> **Try it**
Please retype the records below exactly, from the first line down to and including the line with "export LEC_CHECK = 0".

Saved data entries
★ ★ ★ ★ ★ ★ ★
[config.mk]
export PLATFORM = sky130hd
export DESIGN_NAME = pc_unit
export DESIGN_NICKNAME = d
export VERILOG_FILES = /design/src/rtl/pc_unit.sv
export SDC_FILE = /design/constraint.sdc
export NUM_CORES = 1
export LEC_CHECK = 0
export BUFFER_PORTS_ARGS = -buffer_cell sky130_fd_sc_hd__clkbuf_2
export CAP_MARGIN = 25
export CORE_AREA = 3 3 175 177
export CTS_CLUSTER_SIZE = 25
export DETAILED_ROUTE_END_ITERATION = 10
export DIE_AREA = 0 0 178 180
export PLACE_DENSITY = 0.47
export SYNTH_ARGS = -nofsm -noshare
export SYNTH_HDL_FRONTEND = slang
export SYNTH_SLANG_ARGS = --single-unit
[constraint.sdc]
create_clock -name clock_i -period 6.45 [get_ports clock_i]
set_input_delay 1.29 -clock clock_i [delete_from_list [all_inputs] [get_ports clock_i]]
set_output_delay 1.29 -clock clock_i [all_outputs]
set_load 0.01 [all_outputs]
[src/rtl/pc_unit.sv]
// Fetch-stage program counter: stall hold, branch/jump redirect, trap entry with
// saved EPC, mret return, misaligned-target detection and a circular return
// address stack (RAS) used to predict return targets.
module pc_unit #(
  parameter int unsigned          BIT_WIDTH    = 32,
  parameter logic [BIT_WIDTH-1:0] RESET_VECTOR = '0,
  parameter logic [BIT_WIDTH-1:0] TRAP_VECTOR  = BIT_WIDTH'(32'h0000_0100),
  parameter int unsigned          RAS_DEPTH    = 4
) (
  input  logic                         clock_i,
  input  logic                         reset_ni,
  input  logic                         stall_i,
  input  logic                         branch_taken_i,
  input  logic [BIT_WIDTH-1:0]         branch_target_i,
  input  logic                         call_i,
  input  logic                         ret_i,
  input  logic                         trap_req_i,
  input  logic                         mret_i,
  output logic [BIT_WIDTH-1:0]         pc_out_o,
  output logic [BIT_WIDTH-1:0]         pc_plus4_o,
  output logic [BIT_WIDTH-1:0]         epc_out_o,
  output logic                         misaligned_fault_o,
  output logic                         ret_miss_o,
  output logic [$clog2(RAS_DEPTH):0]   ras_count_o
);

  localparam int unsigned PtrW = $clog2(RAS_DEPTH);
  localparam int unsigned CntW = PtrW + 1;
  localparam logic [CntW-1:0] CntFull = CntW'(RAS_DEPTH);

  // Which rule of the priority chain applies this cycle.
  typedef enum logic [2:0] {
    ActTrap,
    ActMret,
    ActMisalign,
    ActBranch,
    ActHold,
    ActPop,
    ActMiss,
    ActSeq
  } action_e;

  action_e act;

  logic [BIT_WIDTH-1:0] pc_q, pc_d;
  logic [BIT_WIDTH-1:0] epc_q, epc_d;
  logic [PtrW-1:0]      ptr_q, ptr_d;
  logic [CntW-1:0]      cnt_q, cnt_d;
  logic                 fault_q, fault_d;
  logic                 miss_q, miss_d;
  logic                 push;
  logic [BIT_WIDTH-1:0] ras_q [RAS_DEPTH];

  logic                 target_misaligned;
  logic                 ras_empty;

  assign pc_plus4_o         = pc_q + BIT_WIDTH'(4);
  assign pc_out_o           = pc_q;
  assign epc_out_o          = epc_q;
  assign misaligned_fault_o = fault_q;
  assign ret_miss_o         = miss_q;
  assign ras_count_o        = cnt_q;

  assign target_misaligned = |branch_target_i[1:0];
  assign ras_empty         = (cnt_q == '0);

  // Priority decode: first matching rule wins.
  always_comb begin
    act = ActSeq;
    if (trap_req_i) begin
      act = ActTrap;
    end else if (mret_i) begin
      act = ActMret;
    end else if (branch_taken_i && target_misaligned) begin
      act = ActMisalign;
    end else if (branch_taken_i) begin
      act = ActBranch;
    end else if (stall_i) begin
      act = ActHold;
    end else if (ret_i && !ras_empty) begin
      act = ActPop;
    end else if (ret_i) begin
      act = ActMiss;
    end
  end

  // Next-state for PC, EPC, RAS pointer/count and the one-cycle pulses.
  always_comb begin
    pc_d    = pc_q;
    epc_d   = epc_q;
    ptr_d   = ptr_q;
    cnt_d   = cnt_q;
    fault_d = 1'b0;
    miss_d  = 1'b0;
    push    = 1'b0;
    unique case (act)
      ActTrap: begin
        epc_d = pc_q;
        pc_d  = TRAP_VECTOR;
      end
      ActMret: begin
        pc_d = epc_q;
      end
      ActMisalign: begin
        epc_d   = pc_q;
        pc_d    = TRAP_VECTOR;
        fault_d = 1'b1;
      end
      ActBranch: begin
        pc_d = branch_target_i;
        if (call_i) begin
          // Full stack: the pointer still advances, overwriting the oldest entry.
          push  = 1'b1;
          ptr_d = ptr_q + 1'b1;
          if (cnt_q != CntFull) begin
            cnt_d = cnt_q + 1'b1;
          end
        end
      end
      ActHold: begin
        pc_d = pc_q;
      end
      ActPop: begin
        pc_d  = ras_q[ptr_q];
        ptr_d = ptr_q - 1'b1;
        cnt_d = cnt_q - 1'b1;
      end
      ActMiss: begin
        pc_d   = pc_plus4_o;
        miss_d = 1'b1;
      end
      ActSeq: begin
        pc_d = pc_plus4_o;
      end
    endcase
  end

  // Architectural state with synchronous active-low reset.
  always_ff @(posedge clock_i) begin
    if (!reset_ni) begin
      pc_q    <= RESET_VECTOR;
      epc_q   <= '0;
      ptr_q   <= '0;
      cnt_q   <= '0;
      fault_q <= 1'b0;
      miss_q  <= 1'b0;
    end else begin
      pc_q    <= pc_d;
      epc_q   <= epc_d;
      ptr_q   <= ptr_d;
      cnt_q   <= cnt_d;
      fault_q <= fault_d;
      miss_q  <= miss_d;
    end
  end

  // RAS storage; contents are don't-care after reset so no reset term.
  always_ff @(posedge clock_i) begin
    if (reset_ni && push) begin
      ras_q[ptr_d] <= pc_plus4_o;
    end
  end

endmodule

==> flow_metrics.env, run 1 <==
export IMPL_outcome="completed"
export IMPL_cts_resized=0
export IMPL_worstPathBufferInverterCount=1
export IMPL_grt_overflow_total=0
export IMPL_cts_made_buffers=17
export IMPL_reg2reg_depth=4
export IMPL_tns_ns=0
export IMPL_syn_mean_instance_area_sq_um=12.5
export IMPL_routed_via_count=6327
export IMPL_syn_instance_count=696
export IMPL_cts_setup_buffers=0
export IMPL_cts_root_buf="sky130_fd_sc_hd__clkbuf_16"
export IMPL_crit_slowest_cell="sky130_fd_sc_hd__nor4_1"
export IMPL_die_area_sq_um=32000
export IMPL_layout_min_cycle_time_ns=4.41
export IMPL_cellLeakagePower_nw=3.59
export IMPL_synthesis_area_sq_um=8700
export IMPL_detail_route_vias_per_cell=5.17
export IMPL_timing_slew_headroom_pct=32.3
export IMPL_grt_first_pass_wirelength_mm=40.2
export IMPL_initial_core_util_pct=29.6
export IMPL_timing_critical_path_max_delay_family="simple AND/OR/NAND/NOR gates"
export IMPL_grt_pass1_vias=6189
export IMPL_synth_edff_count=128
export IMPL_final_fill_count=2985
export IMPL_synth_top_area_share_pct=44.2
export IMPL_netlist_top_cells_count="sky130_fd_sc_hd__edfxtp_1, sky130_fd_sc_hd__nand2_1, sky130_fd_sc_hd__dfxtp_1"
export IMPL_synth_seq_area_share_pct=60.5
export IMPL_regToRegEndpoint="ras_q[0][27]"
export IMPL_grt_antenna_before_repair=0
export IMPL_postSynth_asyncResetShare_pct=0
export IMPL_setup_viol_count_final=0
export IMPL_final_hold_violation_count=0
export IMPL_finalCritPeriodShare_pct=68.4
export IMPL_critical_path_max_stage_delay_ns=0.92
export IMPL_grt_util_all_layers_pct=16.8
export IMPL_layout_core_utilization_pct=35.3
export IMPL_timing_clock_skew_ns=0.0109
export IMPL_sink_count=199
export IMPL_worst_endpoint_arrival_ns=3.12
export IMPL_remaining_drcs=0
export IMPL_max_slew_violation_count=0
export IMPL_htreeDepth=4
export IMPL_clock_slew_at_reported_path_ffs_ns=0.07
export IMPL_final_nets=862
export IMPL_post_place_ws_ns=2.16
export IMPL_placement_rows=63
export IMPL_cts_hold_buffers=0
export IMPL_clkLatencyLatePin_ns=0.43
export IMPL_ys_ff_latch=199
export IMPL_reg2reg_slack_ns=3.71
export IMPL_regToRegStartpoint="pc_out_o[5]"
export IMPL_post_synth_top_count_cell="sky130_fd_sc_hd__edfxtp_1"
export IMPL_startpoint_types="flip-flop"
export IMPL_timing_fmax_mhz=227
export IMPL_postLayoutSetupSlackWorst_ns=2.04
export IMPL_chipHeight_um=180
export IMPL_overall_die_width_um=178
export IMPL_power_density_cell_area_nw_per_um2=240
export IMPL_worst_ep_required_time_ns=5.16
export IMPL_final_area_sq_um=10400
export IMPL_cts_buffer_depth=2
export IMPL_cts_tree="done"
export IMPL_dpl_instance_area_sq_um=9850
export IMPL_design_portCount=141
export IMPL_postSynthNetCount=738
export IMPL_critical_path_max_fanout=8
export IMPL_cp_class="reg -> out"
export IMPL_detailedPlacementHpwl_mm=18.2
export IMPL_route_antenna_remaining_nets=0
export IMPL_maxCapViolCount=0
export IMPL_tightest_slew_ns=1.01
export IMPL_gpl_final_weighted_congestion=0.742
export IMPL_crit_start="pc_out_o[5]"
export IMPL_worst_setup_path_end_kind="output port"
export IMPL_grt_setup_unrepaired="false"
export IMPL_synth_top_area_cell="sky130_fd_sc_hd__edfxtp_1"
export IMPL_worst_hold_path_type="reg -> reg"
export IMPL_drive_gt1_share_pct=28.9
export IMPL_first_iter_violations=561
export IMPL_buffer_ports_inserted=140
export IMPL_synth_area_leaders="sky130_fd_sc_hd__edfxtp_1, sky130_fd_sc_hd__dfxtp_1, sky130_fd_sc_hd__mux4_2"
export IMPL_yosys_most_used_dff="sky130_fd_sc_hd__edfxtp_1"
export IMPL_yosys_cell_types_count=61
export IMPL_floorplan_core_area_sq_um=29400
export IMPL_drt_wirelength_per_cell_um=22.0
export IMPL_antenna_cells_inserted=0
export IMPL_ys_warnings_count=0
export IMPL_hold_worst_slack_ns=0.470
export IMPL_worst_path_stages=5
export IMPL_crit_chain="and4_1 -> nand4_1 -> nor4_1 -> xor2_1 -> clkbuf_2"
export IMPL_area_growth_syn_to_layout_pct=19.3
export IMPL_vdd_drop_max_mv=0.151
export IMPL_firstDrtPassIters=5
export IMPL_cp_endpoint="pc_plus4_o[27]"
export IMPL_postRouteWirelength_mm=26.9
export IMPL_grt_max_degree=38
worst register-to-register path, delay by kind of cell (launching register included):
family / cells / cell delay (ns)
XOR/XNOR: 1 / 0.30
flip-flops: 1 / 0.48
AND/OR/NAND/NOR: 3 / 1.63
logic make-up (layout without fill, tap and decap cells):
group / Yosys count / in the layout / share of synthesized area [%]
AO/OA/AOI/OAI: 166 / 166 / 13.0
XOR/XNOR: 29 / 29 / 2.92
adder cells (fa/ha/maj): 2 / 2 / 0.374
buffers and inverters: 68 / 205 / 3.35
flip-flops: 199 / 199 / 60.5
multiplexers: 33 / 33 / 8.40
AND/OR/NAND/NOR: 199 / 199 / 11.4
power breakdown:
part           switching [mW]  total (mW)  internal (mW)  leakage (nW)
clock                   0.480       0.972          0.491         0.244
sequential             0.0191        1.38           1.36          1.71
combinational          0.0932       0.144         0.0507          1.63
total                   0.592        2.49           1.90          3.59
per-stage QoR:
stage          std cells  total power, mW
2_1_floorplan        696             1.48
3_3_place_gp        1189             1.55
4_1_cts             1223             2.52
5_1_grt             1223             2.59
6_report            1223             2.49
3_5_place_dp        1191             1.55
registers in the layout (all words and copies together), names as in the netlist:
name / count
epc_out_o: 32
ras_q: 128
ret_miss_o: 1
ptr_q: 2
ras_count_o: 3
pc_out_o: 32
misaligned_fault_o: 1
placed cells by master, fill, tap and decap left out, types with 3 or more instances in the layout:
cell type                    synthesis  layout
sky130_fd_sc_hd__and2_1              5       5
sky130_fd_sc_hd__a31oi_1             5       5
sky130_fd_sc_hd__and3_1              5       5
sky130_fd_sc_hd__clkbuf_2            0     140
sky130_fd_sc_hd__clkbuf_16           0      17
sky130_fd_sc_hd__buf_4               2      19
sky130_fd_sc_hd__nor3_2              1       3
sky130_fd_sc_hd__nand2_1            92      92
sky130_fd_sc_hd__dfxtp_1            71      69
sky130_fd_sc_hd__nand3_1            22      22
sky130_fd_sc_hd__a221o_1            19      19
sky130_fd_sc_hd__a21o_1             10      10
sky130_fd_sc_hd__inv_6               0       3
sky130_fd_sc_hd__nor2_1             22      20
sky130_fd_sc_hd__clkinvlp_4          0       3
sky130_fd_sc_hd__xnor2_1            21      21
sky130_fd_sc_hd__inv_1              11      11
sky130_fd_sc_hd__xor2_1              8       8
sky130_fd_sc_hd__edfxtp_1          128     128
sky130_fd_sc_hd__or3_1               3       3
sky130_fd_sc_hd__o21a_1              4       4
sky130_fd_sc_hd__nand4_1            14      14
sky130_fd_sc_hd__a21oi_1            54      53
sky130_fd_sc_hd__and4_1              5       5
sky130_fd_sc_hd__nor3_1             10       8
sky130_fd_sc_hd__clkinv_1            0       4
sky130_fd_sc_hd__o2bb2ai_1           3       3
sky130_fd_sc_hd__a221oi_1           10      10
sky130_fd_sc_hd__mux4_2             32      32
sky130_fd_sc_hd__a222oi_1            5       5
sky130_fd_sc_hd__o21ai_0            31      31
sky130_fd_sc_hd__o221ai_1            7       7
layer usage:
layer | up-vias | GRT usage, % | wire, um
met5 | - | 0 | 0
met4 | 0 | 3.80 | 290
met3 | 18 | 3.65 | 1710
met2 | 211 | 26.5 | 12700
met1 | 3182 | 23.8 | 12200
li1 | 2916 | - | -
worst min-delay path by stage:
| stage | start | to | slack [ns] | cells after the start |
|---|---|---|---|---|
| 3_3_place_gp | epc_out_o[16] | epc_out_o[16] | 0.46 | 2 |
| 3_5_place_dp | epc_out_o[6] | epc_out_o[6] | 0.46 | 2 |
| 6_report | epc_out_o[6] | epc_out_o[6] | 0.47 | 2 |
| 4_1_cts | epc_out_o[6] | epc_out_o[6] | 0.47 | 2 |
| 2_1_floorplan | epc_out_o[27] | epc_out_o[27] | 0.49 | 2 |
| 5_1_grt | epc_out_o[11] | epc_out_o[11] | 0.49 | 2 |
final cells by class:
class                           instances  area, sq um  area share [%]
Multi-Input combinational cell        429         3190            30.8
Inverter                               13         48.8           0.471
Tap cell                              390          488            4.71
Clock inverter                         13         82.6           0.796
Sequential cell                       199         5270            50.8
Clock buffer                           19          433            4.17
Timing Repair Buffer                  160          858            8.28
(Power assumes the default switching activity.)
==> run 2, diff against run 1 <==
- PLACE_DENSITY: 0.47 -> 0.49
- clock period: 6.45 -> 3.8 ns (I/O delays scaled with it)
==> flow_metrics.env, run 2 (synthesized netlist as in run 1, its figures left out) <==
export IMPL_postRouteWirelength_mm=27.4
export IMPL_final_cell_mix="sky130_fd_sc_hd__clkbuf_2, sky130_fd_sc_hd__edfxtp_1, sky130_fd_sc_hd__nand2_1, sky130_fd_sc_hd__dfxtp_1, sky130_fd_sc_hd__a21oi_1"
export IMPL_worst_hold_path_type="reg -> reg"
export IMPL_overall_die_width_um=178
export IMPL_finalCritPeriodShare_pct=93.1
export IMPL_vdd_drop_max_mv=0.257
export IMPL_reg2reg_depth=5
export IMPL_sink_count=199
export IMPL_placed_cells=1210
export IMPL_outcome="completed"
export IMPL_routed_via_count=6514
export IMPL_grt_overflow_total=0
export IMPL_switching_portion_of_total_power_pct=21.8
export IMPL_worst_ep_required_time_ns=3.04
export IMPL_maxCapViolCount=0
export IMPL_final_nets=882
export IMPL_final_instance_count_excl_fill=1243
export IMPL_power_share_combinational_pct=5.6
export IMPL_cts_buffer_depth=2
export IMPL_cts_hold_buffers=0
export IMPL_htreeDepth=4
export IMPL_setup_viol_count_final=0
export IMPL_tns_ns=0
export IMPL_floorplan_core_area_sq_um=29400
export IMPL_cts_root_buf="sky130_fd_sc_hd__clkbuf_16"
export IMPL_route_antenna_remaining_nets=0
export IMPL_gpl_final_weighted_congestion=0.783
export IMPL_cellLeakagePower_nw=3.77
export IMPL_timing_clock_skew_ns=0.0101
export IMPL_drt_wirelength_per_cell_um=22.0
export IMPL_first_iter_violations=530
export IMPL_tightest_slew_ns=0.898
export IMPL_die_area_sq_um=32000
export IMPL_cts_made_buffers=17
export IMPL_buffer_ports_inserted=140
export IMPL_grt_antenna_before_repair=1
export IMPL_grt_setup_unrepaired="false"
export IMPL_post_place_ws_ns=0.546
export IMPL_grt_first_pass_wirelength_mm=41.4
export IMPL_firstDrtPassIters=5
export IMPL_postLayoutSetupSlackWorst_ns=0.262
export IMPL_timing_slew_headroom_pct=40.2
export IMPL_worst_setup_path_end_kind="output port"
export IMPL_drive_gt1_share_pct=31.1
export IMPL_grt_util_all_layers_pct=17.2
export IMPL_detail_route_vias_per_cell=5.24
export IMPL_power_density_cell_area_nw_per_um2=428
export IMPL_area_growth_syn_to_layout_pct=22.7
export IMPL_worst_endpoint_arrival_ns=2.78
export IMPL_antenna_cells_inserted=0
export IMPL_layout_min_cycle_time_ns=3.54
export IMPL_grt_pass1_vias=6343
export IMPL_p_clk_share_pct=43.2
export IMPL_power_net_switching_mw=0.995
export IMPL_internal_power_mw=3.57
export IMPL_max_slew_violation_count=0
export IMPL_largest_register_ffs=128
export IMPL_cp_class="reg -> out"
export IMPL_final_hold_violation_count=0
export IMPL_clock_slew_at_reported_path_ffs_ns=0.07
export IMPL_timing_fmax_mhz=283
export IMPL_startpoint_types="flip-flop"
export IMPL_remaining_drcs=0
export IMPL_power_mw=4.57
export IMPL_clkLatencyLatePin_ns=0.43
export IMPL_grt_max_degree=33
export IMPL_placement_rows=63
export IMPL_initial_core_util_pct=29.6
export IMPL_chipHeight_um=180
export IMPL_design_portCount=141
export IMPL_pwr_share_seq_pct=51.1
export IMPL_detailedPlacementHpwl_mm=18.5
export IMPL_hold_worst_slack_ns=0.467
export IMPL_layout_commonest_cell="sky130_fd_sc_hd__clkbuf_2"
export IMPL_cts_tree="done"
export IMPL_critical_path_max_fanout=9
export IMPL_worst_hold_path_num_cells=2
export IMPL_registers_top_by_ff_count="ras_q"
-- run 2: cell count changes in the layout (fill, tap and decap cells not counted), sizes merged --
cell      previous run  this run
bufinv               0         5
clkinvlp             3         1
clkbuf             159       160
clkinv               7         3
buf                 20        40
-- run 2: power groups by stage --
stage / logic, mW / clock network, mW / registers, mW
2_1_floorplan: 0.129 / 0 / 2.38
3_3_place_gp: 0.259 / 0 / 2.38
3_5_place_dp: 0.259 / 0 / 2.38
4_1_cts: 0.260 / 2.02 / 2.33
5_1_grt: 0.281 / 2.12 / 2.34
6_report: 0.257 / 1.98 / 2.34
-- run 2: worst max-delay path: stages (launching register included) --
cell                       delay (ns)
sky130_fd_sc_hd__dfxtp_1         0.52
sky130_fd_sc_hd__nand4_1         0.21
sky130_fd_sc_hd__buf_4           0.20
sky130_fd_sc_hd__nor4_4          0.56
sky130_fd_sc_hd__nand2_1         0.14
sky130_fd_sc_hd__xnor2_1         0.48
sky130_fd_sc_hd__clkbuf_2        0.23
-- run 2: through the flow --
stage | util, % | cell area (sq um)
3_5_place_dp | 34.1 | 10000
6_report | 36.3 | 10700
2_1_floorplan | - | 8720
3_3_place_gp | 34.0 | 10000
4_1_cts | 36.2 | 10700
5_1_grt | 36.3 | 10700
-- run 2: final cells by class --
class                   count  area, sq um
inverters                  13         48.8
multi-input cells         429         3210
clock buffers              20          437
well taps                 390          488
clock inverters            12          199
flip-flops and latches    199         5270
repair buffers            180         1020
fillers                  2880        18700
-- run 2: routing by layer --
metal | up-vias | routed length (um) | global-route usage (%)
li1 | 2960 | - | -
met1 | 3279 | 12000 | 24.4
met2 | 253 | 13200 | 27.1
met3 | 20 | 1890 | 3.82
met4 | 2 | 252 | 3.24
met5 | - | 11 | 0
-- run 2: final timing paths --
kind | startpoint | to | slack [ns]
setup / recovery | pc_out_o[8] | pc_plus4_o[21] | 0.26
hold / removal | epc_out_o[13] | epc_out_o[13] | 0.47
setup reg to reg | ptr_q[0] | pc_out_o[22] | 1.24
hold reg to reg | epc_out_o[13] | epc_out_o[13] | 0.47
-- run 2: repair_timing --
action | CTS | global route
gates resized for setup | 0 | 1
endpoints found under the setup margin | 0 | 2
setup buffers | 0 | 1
★ ★ ★ ★ ★ ★ ★
> **Solved problem**
[config.mk]
export PLATFORM = sky130hd
export DESIGN_NAME = pc_unit
export DESIGN_NICKNAME = d
export VERILOG_FILES = /design/src/rtl/pc_unit.sv
export SDC_FILE = /design/constraint.sdc
export NUM_CORES = 1
export LEC_CHECK = 0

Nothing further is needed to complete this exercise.